TASK OBJECTIVE: The listing below contains a span that opens with the line containing "inputs of trial" and closes with the line containing "# synth_recipe.tcl (not". Return that span exactly.

PROVIDED DATA:
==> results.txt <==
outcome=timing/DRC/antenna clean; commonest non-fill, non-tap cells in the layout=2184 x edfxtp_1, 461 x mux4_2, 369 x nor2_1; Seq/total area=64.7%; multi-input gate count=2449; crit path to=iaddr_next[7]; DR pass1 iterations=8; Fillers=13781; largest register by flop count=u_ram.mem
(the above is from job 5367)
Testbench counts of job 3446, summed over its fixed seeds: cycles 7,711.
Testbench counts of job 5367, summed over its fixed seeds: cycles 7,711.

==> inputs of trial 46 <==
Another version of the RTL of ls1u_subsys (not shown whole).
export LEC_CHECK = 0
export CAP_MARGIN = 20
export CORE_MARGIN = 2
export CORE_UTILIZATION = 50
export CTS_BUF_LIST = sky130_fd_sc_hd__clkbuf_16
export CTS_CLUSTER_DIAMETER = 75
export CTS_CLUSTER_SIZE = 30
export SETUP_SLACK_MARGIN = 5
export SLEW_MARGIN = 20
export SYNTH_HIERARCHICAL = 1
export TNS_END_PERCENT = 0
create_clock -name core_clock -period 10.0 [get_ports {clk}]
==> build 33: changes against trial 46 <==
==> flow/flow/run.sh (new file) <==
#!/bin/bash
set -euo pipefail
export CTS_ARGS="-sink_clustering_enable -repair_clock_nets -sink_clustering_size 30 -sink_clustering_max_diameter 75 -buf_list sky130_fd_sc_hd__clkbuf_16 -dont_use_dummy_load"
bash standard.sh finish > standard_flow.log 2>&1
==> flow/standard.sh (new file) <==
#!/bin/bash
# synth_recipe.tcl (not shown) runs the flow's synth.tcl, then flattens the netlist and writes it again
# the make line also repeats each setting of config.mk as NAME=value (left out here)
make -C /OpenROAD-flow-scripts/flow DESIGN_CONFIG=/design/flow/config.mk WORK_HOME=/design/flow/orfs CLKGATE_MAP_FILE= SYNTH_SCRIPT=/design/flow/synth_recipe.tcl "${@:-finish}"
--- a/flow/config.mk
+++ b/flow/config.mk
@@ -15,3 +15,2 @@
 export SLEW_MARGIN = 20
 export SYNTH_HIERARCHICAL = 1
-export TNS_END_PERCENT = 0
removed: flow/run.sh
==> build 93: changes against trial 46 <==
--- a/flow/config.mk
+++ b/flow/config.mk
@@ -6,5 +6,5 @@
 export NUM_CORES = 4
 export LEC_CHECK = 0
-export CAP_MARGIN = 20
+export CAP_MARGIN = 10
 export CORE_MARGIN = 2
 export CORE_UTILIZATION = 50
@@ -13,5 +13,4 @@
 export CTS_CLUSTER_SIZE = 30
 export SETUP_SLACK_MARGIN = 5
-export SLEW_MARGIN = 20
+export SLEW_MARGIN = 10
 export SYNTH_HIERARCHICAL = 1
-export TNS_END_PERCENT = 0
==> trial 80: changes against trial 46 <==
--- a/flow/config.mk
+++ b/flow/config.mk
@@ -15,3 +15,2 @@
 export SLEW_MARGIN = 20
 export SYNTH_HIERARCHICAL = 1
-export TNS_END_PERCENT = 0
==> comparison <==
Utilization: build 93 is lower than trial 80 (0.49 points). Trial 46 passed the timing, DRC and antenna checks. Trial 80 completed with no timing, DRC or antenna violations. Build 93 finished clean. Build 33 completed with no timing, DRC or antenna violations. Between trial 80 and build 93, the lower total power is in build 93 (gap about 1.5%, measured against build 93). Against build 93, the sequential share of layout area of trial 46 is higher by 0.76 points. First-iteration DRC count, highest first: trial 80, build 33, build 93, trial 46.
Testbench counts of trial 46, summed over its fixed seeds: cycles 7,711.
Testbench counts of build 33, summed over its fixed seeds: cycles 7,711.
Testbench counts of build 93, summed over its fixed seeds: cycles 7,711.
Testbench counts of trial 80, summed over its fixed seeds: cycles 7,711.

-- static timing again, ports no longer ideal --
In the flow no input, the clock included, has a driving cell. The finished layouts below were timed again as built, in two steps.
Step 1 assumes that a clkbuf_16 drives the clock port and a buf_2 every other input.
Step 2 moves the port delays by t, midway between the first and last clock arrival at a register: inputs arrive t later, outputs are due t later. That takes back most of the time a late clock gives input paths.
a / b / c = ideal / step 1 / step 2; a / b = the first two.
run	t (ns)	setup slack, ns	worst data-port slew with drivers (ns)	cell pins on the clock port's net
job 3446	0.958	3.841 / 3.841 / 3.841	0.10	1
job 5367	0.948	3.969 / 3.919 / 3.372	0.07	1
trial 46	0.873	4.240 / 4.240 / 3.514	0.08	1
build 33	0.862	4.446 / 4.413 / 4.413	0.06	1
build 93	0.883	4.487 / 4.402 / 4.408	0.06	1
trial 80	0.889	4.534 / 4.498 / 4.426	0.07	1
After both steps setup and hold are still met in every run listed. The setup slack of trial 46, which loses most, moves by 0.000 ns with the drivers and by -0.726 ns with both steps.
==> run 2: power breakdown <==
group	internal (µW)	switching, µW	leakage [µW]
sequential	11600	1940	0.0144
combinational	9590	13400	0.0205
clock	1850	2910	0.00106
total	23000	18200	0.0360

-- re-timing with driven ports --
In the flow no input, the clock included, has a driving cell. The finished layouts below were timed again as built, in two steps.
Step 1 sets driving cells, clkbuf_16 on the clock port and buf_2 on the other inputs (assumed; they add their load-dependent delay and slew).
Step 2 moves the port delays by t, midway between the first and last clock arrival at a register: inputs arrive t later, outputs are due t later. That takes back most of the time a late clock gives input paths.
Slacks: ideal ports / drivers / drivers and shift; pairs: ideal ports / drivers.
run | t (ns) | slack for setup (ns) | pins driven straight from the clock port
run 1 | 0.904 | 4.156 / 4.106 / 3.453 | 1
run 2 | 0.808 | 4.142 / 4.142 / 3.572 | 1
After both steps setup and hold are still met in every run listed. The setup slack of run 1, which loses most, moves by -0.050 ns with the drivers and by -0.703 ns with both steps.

RESPONSE FOR THIS EXERCISE:
==> inputs of trial 46 <==
Another version of the RTL of ls1u_subsys (not shown whole).
export LEC_CHECK = 0
export CAP_MARGIN = 20
export CORE_MARGIN = 2
export CORE_UTILIZATION = 50
export CTS_BUF_LIST = sky130_fd_sc_hd__clkbuf_16
export CTS_CLUSTER_DIAMETER = 75
export CTS_CLUSTER_SIZE = 30
export SETUP_SLACK_MARGIN = 5
export SLEW_MARGIN = 20
export SYNTH_HIERARCHICAL = 1
export TNS_END_PERCENT = 0
create_clock -name core_clock -period 10.0 [get_ports {clk}]
==> build 33: changes against trial 46 <==
==> flow/flow/run.sh (new file) <==
#!/bin/bash
set -euo pipefail
export CTS_ARGS="-sink_clustering_enable -repair_clock_nets -sink_clustering_size 30 -sink_clustering_max_diameter 75 -buf_list sky130_fd_sc_hd__clkbuf_16 -dont_use_dummy_load"
bash standard.sh finish > standard_flow.log 2>&1
==> flow/standard.sh (new file) <==
#!/bin/bash
# synth_recipe.tcl (not shown) runs the flow's synth.tcl, then flattens the netlist and writes it again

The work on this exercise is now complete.